[Stored records]
::::::

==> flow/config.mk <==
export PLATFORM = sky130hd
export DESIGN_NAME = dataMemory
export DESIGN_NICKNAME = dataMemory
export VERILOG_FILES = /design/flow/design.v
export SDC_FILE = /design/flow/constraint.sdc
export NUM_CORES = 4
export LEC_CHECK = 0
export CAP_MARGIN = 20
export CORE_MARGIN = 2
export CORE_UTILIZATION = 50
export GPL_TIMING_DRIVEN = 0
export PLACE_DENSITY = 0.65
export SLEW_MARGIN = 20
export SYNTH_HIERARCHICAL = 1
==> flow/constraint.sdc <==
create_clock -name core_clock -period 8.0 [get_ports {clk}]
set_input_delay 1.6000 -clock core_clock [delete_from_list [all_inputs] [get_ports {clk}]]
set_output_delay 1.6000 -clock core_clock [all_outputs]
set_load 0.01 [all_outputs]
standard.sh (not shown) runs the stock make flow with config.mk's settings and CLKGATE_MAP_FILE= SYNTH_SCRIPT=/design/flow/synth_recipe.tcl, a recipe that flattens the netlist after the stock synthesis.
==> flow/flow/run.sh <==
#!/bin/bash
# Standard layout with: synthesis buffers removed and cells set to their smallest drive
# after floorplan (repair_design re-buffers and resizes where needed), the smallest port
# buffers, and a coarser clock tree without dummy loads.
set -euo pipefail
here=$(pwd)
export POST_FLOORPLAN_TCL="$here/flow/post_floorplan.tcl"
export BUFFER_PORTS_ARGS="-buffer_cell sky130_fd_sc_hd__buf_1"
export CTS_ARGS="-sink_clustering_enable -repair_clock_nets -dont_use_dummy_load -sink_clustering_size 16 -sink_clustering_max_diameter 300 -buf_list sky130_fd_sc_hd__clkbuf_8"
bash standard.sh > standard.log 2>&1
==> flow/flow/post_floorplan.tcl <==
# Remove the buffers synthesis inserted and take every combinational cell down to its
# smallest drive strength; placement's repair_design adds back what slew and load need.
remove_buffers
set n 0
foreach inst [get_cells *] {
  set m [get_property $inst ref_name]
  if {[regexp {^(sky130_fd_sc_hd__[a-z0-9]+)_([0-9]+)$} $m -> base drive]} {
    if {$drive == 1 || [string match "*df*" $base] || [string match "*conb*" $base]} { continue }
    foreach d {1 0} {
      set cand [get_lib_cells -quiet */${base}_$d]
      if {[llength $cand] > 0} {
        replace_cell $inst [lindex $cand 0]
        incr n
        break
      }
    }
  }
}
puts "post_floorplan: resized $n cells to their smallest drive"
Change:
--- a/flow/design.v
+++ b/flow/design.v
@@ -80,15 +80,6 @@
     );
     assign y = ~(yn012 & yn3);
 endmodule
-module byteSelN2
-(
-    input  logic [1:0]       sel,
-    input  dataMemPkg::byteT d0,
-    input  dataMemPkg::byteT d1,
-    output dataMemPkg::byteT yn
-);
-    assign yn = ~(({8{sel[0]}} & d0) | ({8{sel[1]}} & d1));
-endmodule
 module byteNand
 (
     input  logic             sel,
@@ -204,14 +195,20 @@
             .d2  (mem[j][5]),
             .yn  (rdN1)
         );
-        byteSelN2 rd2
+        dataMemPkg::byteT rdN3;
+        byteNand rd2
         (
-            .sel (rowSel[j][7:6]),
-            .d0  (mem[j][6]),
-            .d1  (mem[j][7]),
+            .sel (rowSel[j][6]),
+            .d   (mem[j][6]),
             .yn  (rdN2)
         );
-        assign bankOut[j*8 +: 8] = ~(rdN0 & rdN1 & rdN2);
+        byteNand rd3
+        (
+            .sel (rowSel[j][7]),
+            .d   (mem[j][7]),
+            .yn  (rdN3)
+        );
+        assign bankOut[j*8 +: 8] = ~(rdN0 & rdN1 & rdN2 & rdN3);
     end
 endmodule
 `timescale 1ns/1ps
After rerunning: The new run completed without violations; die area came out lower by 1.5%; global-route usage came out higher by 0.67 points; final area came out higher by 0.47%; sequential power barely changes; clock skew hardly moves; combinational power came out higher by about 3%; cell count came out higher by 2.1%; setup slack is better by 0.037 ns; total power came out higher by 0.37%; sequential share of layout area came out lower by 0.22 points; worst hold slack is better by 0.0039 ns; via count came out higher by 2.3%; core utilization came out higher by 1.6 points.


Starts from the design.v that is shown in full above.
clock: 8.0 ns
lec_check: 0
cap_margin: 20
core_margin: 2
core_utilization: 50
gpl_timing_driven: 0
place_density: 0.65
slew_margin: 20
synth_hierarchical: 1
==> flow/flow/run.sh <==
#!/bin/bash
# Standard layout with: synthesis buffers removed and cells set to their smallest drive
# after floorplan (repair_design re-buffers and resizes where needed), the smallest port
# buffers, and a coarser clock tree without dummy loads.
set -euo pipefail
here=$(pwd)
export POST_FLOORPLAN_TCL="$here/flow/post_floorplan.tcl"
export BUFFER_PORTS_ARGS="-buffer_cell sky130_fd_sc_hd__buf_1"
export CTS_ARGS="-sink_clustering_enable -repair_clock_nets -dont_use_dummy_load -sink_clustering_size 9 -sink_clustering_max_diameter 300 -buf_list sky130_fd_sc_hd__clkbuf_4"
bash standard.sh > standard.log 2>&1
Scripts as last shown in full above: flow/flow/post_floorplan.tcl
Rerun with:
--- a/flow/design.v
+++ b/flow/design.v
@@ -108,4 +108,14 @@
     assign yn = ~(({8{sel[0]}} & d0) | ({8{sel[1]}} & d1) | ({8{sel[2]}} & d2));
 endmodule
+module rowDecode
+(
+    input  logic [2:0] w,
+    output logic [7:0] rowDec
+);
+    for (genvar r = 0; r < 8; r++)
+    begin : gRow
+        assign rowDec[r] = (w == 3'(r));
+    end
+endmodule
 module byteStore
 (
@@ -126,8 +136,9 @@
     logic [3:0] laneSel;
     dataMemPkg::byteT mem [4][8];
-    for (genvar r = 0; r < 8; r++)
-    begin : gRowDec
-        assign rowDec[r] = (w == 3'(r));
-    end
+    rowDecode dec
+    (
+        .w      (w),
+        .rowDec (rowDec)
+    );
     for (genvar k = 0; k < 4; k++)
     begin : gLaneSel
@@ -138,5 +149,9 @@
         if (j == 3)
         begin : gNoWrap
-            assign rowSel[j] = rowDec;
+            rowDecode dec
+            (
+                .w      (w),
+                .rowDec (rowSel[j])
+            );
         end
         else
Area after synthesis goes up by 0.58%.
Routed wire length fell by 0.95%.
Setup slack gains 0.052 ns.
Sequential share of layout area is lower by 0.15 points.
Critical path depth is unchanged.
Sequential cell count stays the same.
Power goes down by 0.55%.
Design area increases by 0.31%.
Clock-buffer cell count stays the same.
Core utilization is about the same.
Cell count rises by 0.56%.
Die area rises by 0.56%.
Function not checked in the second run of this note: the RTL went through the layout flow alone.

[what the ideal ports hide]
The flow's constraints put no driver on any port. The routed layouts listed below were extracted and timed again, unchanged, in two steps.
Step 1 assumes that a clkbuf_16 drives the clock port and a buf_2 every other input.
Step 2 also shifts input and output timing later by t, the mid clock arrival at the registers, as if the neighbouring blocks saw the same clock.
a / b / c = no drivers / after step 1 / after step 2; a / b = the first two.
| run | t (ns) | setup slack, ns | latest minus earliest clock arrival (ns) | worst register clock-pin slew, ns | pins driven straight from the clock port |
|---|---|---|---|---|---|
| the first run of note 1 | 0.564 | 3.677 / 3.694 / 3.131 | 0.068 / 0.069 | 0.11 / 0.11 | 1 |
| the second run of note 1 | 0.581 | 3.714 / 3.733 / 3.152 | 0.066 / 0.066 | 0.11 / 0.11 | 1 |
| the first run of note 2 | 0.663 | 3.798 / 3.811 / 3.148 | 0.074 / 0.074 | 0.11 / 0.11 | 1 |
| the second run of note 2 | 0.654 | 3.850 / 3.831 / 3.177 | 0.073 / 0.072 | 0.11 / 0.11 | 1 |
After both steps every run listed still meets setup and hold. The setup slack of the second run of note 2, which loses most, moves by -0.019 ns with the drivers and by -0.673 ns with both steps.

::::::

→ Problem requirements: Find the lines above with the word "arrival". Copy them out.

→ Result:
Step 2 also shifts input and output timing later by t, the mid clock arrival at the registers, as if the neighbouring blocks saw the same clock.
| run | t (ns) | setup slack, ns | latest minus earliest clock arrival (ns) | worst register clock-pin slew, ns | pins driven straight from the clock port |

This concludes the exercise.